Insurance companies must provide policyholders with materials constituting a satisfactory proof of loss within 30 days from the date the insured reports the claim.1
The 12% interest rate set forth in Mich. Comp. Laws § 5006.2006(4), is a penalty assessed against insurers for procrastinated payment of owed policy benefits.
A claim reasonably in dispute still prompts Michigan’s Prejudgment Interest Statute, which mandates payment of prejudgment interest on delayed payment of claims in litigation. Prejudgment interest begins to accrue from the date of filing the lawsuit.
In Denham v. Bedford,2 the Michigan Supreme Court held the insurance company liable for payment of prejudgment interest in excess of policy limits based on the intent of the Michigan Legislature and public policy considerations. The court noted that costs and prejudgment interest are recoverable to place an insured in a pre-loss condition after delayed payment of money damages.3 The court also highlighted that many insurance law commentators criticize attempts of insurers to evade responsibility for payment of prejudgment interest.

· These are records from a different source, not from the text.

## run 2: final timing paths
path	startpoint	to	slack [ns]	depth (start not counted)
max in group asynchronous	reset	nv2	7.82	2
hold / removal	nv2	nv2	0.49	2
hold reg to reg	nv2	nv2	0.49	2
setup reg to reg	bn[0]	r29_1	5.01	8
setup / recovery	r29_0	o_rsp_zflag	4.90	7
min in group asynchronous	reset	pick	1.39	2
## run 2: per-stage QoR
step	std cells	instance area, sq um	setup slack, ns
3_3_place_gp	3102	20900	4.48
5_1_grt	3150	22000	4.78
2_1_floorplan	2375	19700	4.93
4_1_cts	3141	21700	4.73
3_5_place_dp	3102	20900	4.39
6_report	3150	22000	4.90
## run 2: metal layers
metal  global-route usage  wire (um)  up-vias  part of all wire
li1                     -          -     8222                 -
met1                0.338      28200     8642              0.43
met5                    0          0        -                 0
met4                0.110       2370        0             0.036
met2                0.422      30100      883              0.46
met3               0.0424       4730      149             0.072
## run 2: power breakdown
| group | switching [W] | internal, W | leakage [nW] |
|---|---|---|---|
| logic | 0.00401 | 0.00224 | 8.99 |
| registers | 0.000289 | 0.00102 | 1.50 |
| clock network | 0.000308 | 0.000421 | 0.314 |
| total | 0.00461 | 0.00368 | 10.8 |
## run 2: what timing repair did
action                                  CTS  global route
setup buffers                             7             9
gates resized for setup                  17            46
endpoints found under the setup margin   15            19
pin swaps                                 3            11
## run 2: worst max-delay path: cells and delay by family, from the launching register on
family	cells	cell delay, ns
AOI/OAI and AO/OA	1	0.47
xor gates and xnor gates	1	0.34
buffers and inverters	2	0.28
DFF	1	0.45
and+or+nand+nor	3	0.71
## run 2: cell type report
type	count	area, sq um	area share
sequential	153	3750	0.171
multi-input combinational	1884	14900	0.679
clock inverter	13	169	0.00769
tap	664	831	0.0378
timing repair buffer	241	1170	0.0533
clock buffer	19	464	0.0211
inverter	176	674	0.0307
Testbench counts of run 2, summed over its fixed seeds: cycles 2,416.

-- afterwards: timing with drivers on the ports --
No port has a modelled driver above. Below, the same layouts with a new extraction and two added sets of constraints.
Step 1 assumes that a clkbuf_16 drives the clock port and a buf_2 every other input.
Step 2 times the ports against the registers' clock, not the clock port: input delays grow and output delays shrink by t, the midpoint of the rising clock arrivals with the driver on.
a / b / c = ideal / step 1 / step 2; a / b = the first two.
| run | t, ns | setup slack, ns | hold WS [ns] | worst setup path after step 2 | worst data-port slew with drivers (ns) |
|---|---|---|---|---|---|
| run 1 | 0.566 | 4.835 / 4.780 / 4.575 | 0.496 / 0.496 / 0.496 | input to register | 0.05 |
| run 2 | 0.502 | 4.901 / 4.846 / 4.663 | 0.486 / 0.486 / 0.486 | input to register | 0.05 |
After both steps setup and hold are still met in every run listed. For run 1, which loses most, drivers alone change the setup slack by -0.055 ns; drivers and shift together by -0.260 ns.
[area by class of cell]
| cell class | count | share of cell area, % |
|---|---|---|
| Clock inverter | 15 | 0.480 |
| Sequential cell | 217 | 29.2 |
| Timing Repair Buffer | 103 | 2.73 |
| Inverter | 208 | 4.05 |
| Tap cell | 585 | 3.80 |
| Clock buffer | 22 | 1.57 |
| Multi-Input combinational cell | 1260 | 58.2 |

One such commentator appropriately remarked,
Courts as a matter of public policy should strike down any provision barring the insurer from being liable for prejudgment interest. Any other result allows the insurer to engage, with impunity, in delaying tactics at the expense of its insured.4
The Denham court explained:
Payment of prejudgment interest not only compensates the prevailing party but also liability for prejudgment interest may act as an incentive to the insurer to promptly settle a meritorious claim. Without such an incentive, the insurer may refuse to settle a meritorious claim in hopes of forcing plaintiff to settle for less than the claim’s true value. The insurer risks nothing. Even if protracted litigation results, the insurer will only be liable for its policy limits all the while reaping a tidy sum from its investment of the policy limits.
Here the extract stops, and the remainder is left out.